◆ **ACTIVITY**
Nothing but the lines from the one containing "worst min register" through the last line of the data below should be returned, each copied exactly.

##### GIVEN DATA #####

## src/rtl/placement_pkg.sv

```systemverilog
// placement_pkg: shared types and defaults for the placement engine and its evaluator
package placement_pkg;
  localparam int DW_DEF = 32;
  localparam int GRID_N_DEF = 7;
  localparam int N_EDGE_DEF = 52;
  localparam int UNPLACED = -1;
  typedef enum logic [3:0] {IDLE, RD_E, W_E, RD_A, W_A, RD_B, W_B, CALC, ACC, DONE} state_t;
endpackage

```

## src/rtl/edge_cost.sv

```systemverilog
// edge_cost: per-edge Manhattan distance, 1-hop length and legality of both endpoints
module edge_cost import placement_pkg::*; #(
  parameter int DW = DW_DEF,
  parameter int GRID_N = GRID_N_DEF
)(
  input  logic signed [DW-1:0] xa,
  input  logic signed [DW-1:0] ya,
  input  logic signed [DW-1:0] xb,
  input  logic signed [DW-1:0] yb,
  output logic signed [DW-1:0] dx,
  output logic signed [DW-1:0] dy,
  output logic signed [DW-1:0] len,
  output logic signed [DW-1:0] len_1hop,
  output logic illegal
);
  logic signed [DW-1:0] vx, vy;
  function automatic logic bad(input logic signed [DW-1:0] c);
    return c == DW'(UNPLACED) || c >= DW'(GRID_N);
  endfunction
  always_comb begin
    vx = xa - xb;
    vy = ya - yb;
    dx = vx < 0 ? (~vx) + DW'(1) : vx;
    dy = vy < 0 ? (~vy) + DW'(1) : vy;
    len = dx + dy;
    len_1hop = (dx >> 1) + DW'(dx[0]) + (dy >> 1) + DW'(dy[0]) - DW'(1);
    illegal = bad(xa) || bad(ya) || bad(xb) || bad(yb) || len == '0;
  end
endmodule

```

## src/rtl/placement_eval.sv

```systemverilog
// placement_eval: walks edge/position memories and totals wirelength after placement.
// Define PLACEMENT_EVAL_HIST_EN to add an 8-bin edge-length histogram (hist_sel/hist_cnt).
module placement_eval import placement_pkg::*; #(
  parameter int N_EDGE = N_EDGE_DEF,
  parameter int GRID_N = GRID_N_DEF,
  parameter int EDGE_AW = 8,
  parameter int POS_AW = 7,
  parameter int DW = DW_DEF
)(
  input  logic clk,
  input  logic reset,
  input  logic start,
  output logic edge_re,
  output logic [EDGE_AW-1:0] edge_addr,
  input  logic signed [DW-1:0] edge_a,
  input  logic signed [DW-1:0] edge_b,
  output logic pos_re,
  output logic [POS_AW-1:0] pos_addr,
  input  logic signed [DW-1:0] pos_x,
  input  logic signed [DW-1:0] pos_y,
  output logic busy,
  output logic done,
  output logic err,
  output logic signed [DW-1:0] sum,
  output logic signed [DW-1:0] sum_1hop,
  output logic signed [DW-1:0] max_len,
  output logic [EDGE_AW-1:0] err_edge
`ifdef PLACEMENT_EVAL_HIST_EN
  ,
  input  logic [2:0] hist_sel,
  output logic [DW-1:0] hist_cnt
`endif
);
  state_t state, state_nx;
  logic [EDGE_AW-1:0] idx;
  logic [POS_AW-1:0] b_r;
  logic signed [DW-1:0] xa_r, ya_r, len_r, len1_r;
  logic signed [DW-1:0] dx, dy, len, len_1hop;
  logic illegal;
  logic unused;
  assign unused = ^{edge_a[DW-1:POS_AW], edge_b[DW-1:POS_AW], dx, dy};
  edge_cost #(.DW(DW), .GRID_N(GRID_N)) u_cost (
    .xa(xa_r), .ya(ya_r), .xb(pos_x), .yb(pos_y),
    .dx(dx), .dy(dy), .len(len), .len_1hop(len_1hop), .illegal(illegal)
  );
  assign busy = state != IDLE;
  assign done = state == DONE;
  always_comb begin
    state_nx = state;
    case (state)
      IDLE: state_nx = start ? RD_E : IDLE;
      RD_E: state_nx = W_E;
      W_E:  state_nx = RD_A;
      RD_A: state_nx = W_A;
      W_A:  state_nx = RD_B;
      RD_B: state_nx = W_B;
      W_B:  state_nx = CALC;
      CALC: state_nx = illegal ? DONE : ACC;
      ACC:  state_nx = idx == EDGE_AW'(N_EDGE - 1) ? DONE : RD_E;
      DONE: state_nx = IDLE;
      default: state_nx = IDLE;
    endcase
  end
  // Read strobes and addresses are registered so they are valid for exactly the RD_* cycle.
  always_ff @(posedge clk) begin
    if (reset) begin
      state <= IDLE;
      edge_re <= 1'b0;
      pos_re <= 1'b0;
      edge_addr <= '0;
      pos_addr <= '0;
      idx <= '0;
      b_r <= '0;
      xa_r <= '0;
      ya_r <= '0;
      len_r <= '0;
      len1_r <= '0;
      err <= 1'b0;
      err_edge <= '0;
      sum <= '0;
      sum_1hop <= '0;
      max_len <= '0;
    end else begin
      state <= state_nx;
      edge_re <= state_nx == RD_E;
      pos_re <= state_nx == RD_A || state_nx == RD_B;
      if (state_nx == RD_E) edge_addr <= state == IDLE ? '0 : idx + EDGE_AW'(1);
      if (state_nx == RD_A) pos_addr <= edge_a[POS_AW-1:0];
      if (state_nx == RD_B) pos_addr <= b_r;
      if (state == IDLE && start) begin
        idx <= '0;
        err <= 1'b0;
        err_edge <= '0;
        sum <= '0;
        sum_1hop <= '0;
        max_len <= '0;
      end
      if (state == RD_A) b_r <= edge_b[POS_AW-1:0];
      if (state == RD_B) begin
        xa_r <= pos_x;
        ya_r <= pos_y;
      end
      if (state == CALC) begin
        len_r <= len;
        len1_r <= len_1hop;
        if (illegal) begin
          err <= 1'b1;
          err_edge <= idx;
        end
      end
      if (state == ACC) begin
        sum <= sum + len_r - DW'(1);
        sum_1hop <= sum_1hop + len1_r;
        max_len <= len_r > max_len ? len_r : max_len;
        idx <= idx + EDGE_AW'(1);
      end
    end
  end
`ifdef PLACEMENT_EVAL_HIST_EN
  logic [DW-1:0] hist [8];
  logic [2:0] bin;
  assign bin = len_r > DW'(7) ? 3'd7 : len_r[2:0];
  assign hist_cnt = hist[hist_sel];
  always_ff @(posedge clk) begin
    if (reset || (state == IDLE && start)) begin
      for (int i = 0; i < 8; i++) hist[i] <= '0;
    end else if (state == ACC) begin
      hist[bin] <= hist[bin] + DW'(1);
    end
  end
`endif
endmodule

```

## config.mk

```make
export PLATFORM = sky130hd
export DESIGN_NAME = placement_eval
export DESIGN_NICKNAME = d
export VERILOG_FILES = /design/src/rtl/placement_pkg.sv /design/src/rtl/edge_cost.sv /design/src/rtl/placement_eval.sv
export SDC_FILE = /design/constraint.sdc
export NUM_CORES = 1
export LEC_CHECK = 0
export CORE_MARGIN = 3
export CORE_UTILIZATION = 30
export CTS_CLUSTER_SIZE = 40
export DETAILED_ROUTE_END_ITERATION = 8
export GPL_ROUTABILITY_DRIVEN = 0
export PLACE_DENSITY = 0.59
export SETUP_SLACK_MARGIN = 0.02
export SYNTH_ARGS = -nofsm -noshare
export SYNTH_HDL_FRONTEND = slang
export SYNTH_SLANG_ARGS = --single-unit
export TNS_END_PERCENT = 20
```

## constraint.sdc

```tcl
create_clock -name clk -period 7.75 [get_ports clk]
set_clock_uncertainty 0.05 [all_clocks]
set_input_delay 1.9375 -clock clk [delete_from_list [all_inputs] [get_ports clk]]
set_output_delay 1.9375 -clock clk [all_outputs]
set_load 0.01 [all_outputs]
```

==> results_dict.tcl <==
set metrics [dict create \
    post-dp-hpwl_mm 62.2 \
    wire_per_inst_um 15.1 \
    total_leakage_power_nw 15.1 \
    p_per_area_nw_per_um2 169 \
    top_layer "met4" \
    synthArstFlopShare_pct 0 \
    drt-vias-per-instance 4.86 \
    final_nets 4519 \
    layout_setup_ws_ns 0.00741 \
    cts-buffers-inserted 36 \
    start_util_pct 30.5 \
    timing.fmax_ghz 0.129 \
    synth_area_leaders "dfxtp_1, ha_1, nand2_1, a21oi_1, xnor2_1" \
    synth.most_common_cell "nand2_1" \
    area_growth_pct 43.5 \
    root_buffer "clkbuf_16" \
    syn_nets 3699 \
    endpoint_kind "flip-flop" \
    die_h_um 291 \
    dieArea_um2 84500 \
    rr_startpoint "xa_r[6]" \
    clk_pin_slew_ns 0.05 \
    multi_input_area_um2 18300 \
    wl_met2_mm 36.3 \
    relSlewSlack_pct 32.2 \
    drt_wl_total_mm 78.0 \
    cp_data_arrival_time_ns 8.12 \
    syn_inst 3280 \
    switching_power_w 0.00193 \
    grt_pass1_wl_mm 124 \
    period_share_pct 99.9 \
    setup_viol 0 \
    grt_pass1_vias 24022 \
    synth_seq_cells 269 \
    cp_max_fo 8 \
    drv_cap 0 \
    critPathRequiredTime_ns 8.13 \
    die_x_um 291 \
    ios 255 \
    tightest_slew_ns 1.02 \
    crit_start "pos_y[17]" \
    p_int_w 0.00397 \
    finalHoldWorstSlack_ns 0.402 \
    synth_edf_count 0 \
    core-area_um2 79600 \
    cts-htree-levels 2 \
    port-buffer-count 204 \
    p_comb_share_pct 43.4 \
    ir_worst_vdd_v 0.000159 \
    cp-start-kind "input port" \
    synth_common_cells "nand2_1, inv_1, a21oi_1" \
    swShare_pct 32.7 \
    nFillCells 8088 \
    wl_met3_mm 2.71 \
    synth_top_area_share_pct 22.2 \
    cts_tree "yes" \
    track_usage_pct 17.6 \
    ys_seq_area_share_pct 22.2 \
    drtIter0Drc 1348 \
    synthFlopType "dfxtp_1" \
    remaining_drc_errors 0 \
    clockBufferDepth 3 \
    diodes 0 \
    seqPwrFrac_pct 23.8 \
    ant_nets 0 \
    rows 103 \
    cts_sinks 269 \
    seq_area_um2 5390 \
    synth-warning-count 0 \
    final_layout_size_suffix_gt1_share_pct 23.7 \
    wl_met1_mm 36.8 \
    worstSetupPathType "input port to flip-flop" \
    grt_antenna_before_repair 1 \
    ys_types 95 \
    pre_cts_ws_ns -1.13 \
    fin_crit_ns 7.74 \
    status "completed" \
    vias 25166 \
    clockPowerShare_pct 32.8 \
    hold_class "flip-flop to flip-flop" \
    synth_area_um2 24300 \
    rsz0062_at_grt "true" \
    drt-pass1-iter-count 5 \
    avgSynthCellArea_um2 7.41 \
    drv_slew 0 \
    clkLatencyLatePin_ns 0.56 \
    hold_viol 0 \
    grt_max_degree 74 \
    min-delay-start "len1_r[26]" \
    grt_overflow 0 \
    synth_top_area_cell "dfxtp_1" \
]
## cell usage in the layout, fill, tap and decap left out, types with 28 or more instances in the layout
cell type,netlist,final
o21ai_0,112,88
xnor2_1,165,163
inv_1,333,323
buf_4,1,691
a21oi_2,3,28
xor2_1,105,101
nand3_1,65,64
a21oi_1,311,279
o21a_1,31,31
nor2_1,231,211
clkbuf_16,0,36
dfxtp_1,269,269
nor4_1,43,37
clkdlybuf4s50_1,0,179
nor3_1,81,73
nand2_1,447,443
a21o_1,86,86
mux2i_1,57,57
o21ai_1,13,28
ha_1,281,262
a22oi_1,36,36
nand4_1,62,62
nand2b_1,38,36
## what timing repair did
item / 4_1_cts / 5_1_grt
endpoints found under the setup margin: 25 / 26
pin swaps: 44 / 65
setup buffers: 25 / 12
gates resized for setup: 109 / 125
hold buffers: 0 / 0
## power by group through the flow
stage | clock network [W] | logic [W] | registers [W]
6_report | 0.00193 | 0.00256 | 0.00140
4_1_cts | 0.00197 | 0.00243 | 0.00140
3_5_place_dp | 0 | 0.00235 | 0.00143
5_1_grt | 0.00202 | 0.00280 | 0.00140
3_3_place_gp | 0 | 0.00234 | 0.00143
2_1_floorplan | 0 | 0.00122 | 0.00143
## per-layer routing
metal,GRT usage [%],vias up
li1,-,13128
met1,23.5,11499
met2,30.0,431
met3,1.92,108
met4,4.84,0
met5,0,-
## logic make-up after synthesis
kind of cell | after synthesis | synth area share [%]
DFF | 269 | 22.2
adders and majority gates | 288 | 15.0
buffers and inverters | 451 | 7.04
and+or+nand+nor | 1108 | 21.4
xor gates and xnor gates | 272 | 9.86
AOI/OAI and AO/OA | 832 | 22.1
muxes | 60 | 2.49
## cell type report
cell class / instances / share of cell area [%]
multi-input cells: 2560 / 52.4
repair buffers: 900 / 20.9
flip-flops and latches: 269 / 15.4
well taps: 1050 / 3.77
inverters: 333 / 3.58
clock buffers: 46 / 2.80
clock inverters: 20 / 1.14
## registers in the layout (all words and copies together), names as in the netlist, 8 cells and up
register,flops
sum_1hop,32
err_edge,8
ya_r,32
edge_addr,8
max_len,32
xa_r,32
len1_r,32
idx,8
len_r,32
sum,32
## per-stage QoR
stage	std cells	setup TNS, ns	cell area, um2	total power [W]	utilization [%]
detailed placement	5076	-28.86	32400	0.00378	40.6
finish	5178	0	34900	0.00590	43.8
global placement	5076	-26.48	32400	0.00377	40.6
floorplan	3280	0	24400	0.00265	-
global route	5178	-2.93	34900	0.00623	43.8
CTS	5166	0	34300	0.00581	43.1
## critical path, cell delays in order
cell	delay (ns)
clkdlybuf4s50_1	0.53
inv_1	0.07
ha_1	0.34
a21oi_2	0.18
o21a_1	0.18
a21oi_2	0.08
a2111oi_4	0.34
o21bai_2	0.14
a31oi_4	0.24
o31ai_4	0.08
buf_12	0.14
xor2_4	0.18
buf_12	0.14
nor2_4	0.11
xor2_1	0.18
ha_1	0.30
a21oi_2	0.22
o21ai_1	0.11
a211oi_2	0.29
a21oi_2	0.08
or4_1	0.48
or4_4	0.53
nor3_2	0.16
buf_4	0.14
nand4_1	0.17
nor4_4	0.33
and2b_2	0.29
o21ai_1	0.09
## path summary, 6_finish.rpt
kind | cells after the start | slack [ns] | end
worst max register to register | 26 | 1.32 | err_edge[3]
worst max-delay path | 28 | 0.007 | err_edge[3]
worst min register to register | 2 | 0.40 | len1_r[26]
worst min-delay path | 2 | 0.40 | len1_r[26]
Note: power is estimated with default switching activity, not from simulation.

#####

◆ **REPLY**
worst min register to register | 2 | 0.40 | len1_r[26]
worst min-delay path | 2 | 0.40 | len1_r[26]
Note: power is estimated with default switching activity, not from simulation.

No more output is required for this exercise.